夏に帰省して、誰も住まなくなった実家の戸を開けたという方は多いはずです。家財を運び出すだけでもまとまった費用がかかり、手が止まります。片付けに公的な補助が出ると聞いても、探す先を間違えると見つかりません。出し手は誰なのかをはっきりさせて、この夏のうちに一本電話をかけてみませんか。
実家を前にして立ち止まった50代の戸惑い
「一軒まるごとの片付けに、思っていた以上のお金がかかると言われまして。」関東地方で会社勤めをする50代の女性は、親から引き継いだ実家の玄関先で足を止めました。台所にも押し入れにも家財が残り、庭木は道路側へ張り出しています。
片付けの費用に公的な補助が出ると人づてに聞き、まずは国の窓口を探しました。ところが、申し込む先らしいページに行き当たりません。役所へ電話をかけるにしても、取り次ぎ先の部署の名前が思い浮かびません。空き家の相談は市民課なのか、住宅の部署なのか。そこで手が止まりました。
空き家の窓口が市区町村になる理由
空き家の対策は、空家等対策の推進に関する特別措置法が土台になっています。この法律は、区域内の対策を担うのは市町村(特別区を含む)だと定め、国と都道府県はその市町村を支える側に置きました。第29条は、国と都道府県が市町村の対策費用に対する補助などの財政上の措置を講ずるものとする、と書いています。

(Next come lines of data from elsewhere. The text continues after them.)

===== src/hiap_regs.svh =====
`ifndef HIAP_REGS_SVH
`define HIAP_REGS_SVH

// register offsets, internal address space
`define HIAP_ADDR_EXT_PORT      6'h0F
`define HIAP_ADDR_TEST_CTRL0    6'h32
`define HIAP_ADDR_INDIRECT      6'h37

// indirect address register fields
`define HIAP_IND_VALID_BIT      7
`define HIAP_IND_ADDR_MSB       5

// test control 0 monitor selector field
`define HIAP_SEL_MSB            7
`define HIAP_SEL_LSB            5

// reset values
`define HIAP_EXT_PORT_RST       5'h00
`define HIAP_IND_ADDR_RST       6'h00
`define HIAP_SEL_RST            3'h0

// divided clock output: half period of the toggle, in clk cycles
`define HIAP_CLK_OUT_HALF       8'h02

`endif


===== src/hiap_pkg.sv =====
`default_nettype none
package hiap_pkg;
    // monitor selector patterns
    typedef enum logic [2:0] {
        HIAP_SEL_PORT_A  = 3'h0,
        HIAP_SEL_TST0    = 3'h1,
        HIAP_SEL_TSTTI   = 3'h2,
        HIAP_SEL_TSTB0   = 3'h3,
        HIAP_SEL_TSTB1   = 3'h4,
        HIAP_SEL_PORT_B  = 3'h5,
        HIAP_SEL_PORT_C  = 3'h6,
        HIAP_SEL_TSTC    = 3'h7
    } hiap_sel_t;
endpackage
`default_nettype wire


===== src/hiap_addr_mux.sv =====
`default_nettype none
`include "hiap_regs.svh"
// picks the internal register address from pins or indirect register
module hiap_addr_mux
(
    input  wire logic [5:0] pin_addr,
    input  wire logic [5:0] held_addr,
    input  wire logic       indirect_address_valid,
    output logic      [5:0] int_addr
);
    // held address wins only while valid, bit n maps to line An
    assign int_addr = indirect_address_valid ? held_addr : pin_addr;
endmodule
`default_nettype wire


===== src/hiap_clk_div.sv =====
`default_nettype none
`include "hiap_regs.svh"
// toggles the divided clock output, gated low when asked
module hiap_clk_div
#(
    parameter logic [7:0] HALF = `HIAP_CLK_OUT_HALF
)
(
    input  wire logic clk,
    input  wire logic nrst,
    input  wire logic stop,
    output logic      divided_clock_output
);
    logic [7:0] cnt;

    // a zero half period would wrap the compare to 8'hFF, so it is reported as an error at elaboration
    if (HALF == 8'h00)
    begin : g_bad_half
        $error("hiap_clk_div: HALF must be nonzero");
    end

    // free running toggle unless stopped
    always_ff @(posedge clk or negedge nrst)
    begin
        if (!nrst)
        begin
            cnt                  <= 8'h00;
            divided_clock_output <= 1'b0;
        end
        else if (stop)
        begin
            cnt                  <= 8'h00;
            divided_clock_output <= 1'b0;
        end
        else if (cnt == HALF - 8'h01)
        begin
            cnt                  <= 8'h00;
            divided_clock_output <= ~divided_clock_output;
        end
        else
            cnt <= cnt + 8'h01;
    end
endmodule
`default_nettype wire


===== src/hiap_top.sv =====
`default_nettype none
`include "hiap_regs.svh"
module hiap_top
(
    input  wire logic       clk,
    input  wire logic       nrst,
    input  wire logic       dev_select,
    input  wire logic       read_strobe_n,
    input  wire logic       write_strobe_n,
    input  wire logic [5:0] pin_addr,
    input  wire logic [7:0] data_in,
    input  wire logic [4:0] internal_monitor,
    input  wire logic       clock_out_gate_input,
    output logic      [7:0] data_out,
    output logic            data_oe,
    output logic      [4:0] monitor_pins,
    output logic            divided_clock_output
);
    logic [5:0]          held_addr;
    logic                indirect_address_valid;
    logic [4:0]          ext_port;
    hiap_pkg::hiap_sel_t mon_sel;
    logic [5:0]          int_addr;
    logic                wr_now;
    logic                wr_prev;
    logic                rd_now;

    hiap_addr_mux u_mux
    (
        .pin_addr               (pin_addr),
        .held_addr              (held_addr),
        .indirect_address_valid (indirect_address_valid),
        .int_addr               (int_addr)
    );

    hiap_clk_div u_div
    (
        .clk                  (clk),
        .nrst                 (nrst),
        .stop                 (clock_out_gate_input),
        .divided_clock_output (divided_clock_output)
    );

    // strobe qualification; write acts once per low pulse
    assign wr_now = dev_select && !write_strobe_n;
    assign rd_now = dev_select && !read_strobe_n;

    always_ff @(posedge clk or negedge nrst)
    begin
        if (!nrst)
            wr_prev <= 1'b0;
        else
            wr_prev <= wr_now;
    end

    // indirect address register
    always_ff @(posedge clk or negedge nrst)
    begin
        if (!nrst)
        begin
            indirect_address_valid <= 1'b0;
            held_addr              <= `HIAP_IND_ADDR_RST;
        end
        else if (wr_now && !wr_prev && int_addr == `HIAP_ADDR_INDIRECT)
        begin
            indirect_address_valid <= data_in[`HIAP_IND_VALID_BIT];
            held_addr              <= data_in[`HIAP_IND_ADDR_MSB:0];
        end
    end

    // extended output port register
    always_ff @(posedge clk or negedge nrst)
    begin
        if (!nrst)
            ext_port <= `HIAP_EXT_PORT_RST;
        else if (wr_now && !wr_prev && int_addr == `HIAP_ADDR_EXT_PORT)
            ext_port <= data_in[4:0];
    end

    // monitor selector in test control 0
    always_ff @(posedge clk or negedge nrst)
    begin
        if (!nrst)
            mon_sel <= hiap_pkg::HIAP_SEL_PORT_A;
        else if (wr_now && !wr_prev && int_addr == `HIAP_ADDR_TEST_CTRL0)
            mon_sel <= hiap_pkg::hiap_sel_t'(data_in[`HIAP_SEL_MSB:`HIAP_SEL_LSB]);
    end

    // monitor pin source selection
    always_ff @(posedge clk or negedge nrst)
    begin
        if (!nrst)
            monitor_pins <= 5'h00;
        else
        begin
            unique case (mon_sel)
                hiap_pkg::HIAP_SEL_PORT_A,
                hiap_pkg::HIAP_SEL_PORT_B,
                hiap_pkg::HIAP_SEL_PORT_C: monitor_pins <= ext_port;
                hiap_pkg::HIAP_SEL_TST0,
                hiap_pkg::HIAP_SEL_TSTTI,
                hiap_pkg::HIAP_SEL_TSTB0,
                hiap_pkg::HIAP_SEL_TSTB1,
                hiap_pkg::HIAP_SEL_TSTC:   monitor_pins <= internal_monitor;
            endcase
        end
    end

    // read path; these registers are write only, so they read zero
    always_ff @(posedge clk or negedge nrst)
    begin
        if (!nrst)
        begin
            data_oe  <= 1'b0;
            data_out <= 8'h00;
        end
        else
        begin
            data_oe  <= rd_now;
            data_out <= 8'h00;
        end
    end
endmodule
`default_nettype wire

お金の流れが国から市区町村へ向かうので、住民が申し込む窓口はその先にあります。国土交通省の空き家対策総合支援事業も、市区町村が空家等対策計画に基づいて進める取り組みを支える事業として令和8年度の予算に組まれています。

制度の名前も担当課も市区町村ごとに違う
群馬県渋川市には「空き家家財道具等片付け支援事業補助金」があります。家財道具等の処分と運搬に要した費用の3分の2、限度額は5万円で、窓口は市民協働推進課の移住定住支援係です。静岡市の「静岡市空き家片付け事業補助金」は片付け費用の2分の1以内で、限度額は20万円。担当は住宅政策課です。
名前も金額も担当課もそろっていません。どちらも市の空き家バンクへ登録することを条件にしていますが、その条件の立て方も市区町村ごとに違います。受付は年度ごとに始まり、予算の範囲内で運用される建て付けです。
探す先は一つ、住所地の役所
国土交通省と総務省の調査では、令和7年3月31日時点で1,741市区町村のうち1,541、割合にして88%が空家等対策計画を策定済みでした。空き家対策計画を策定済みの市区町村は多いということです。公式サイトで「空き家」と検索し、出てきたページの問い合わせ先へかけてみてください。制度があるかも、今年度の受付が続いているかも、その一本で分かります。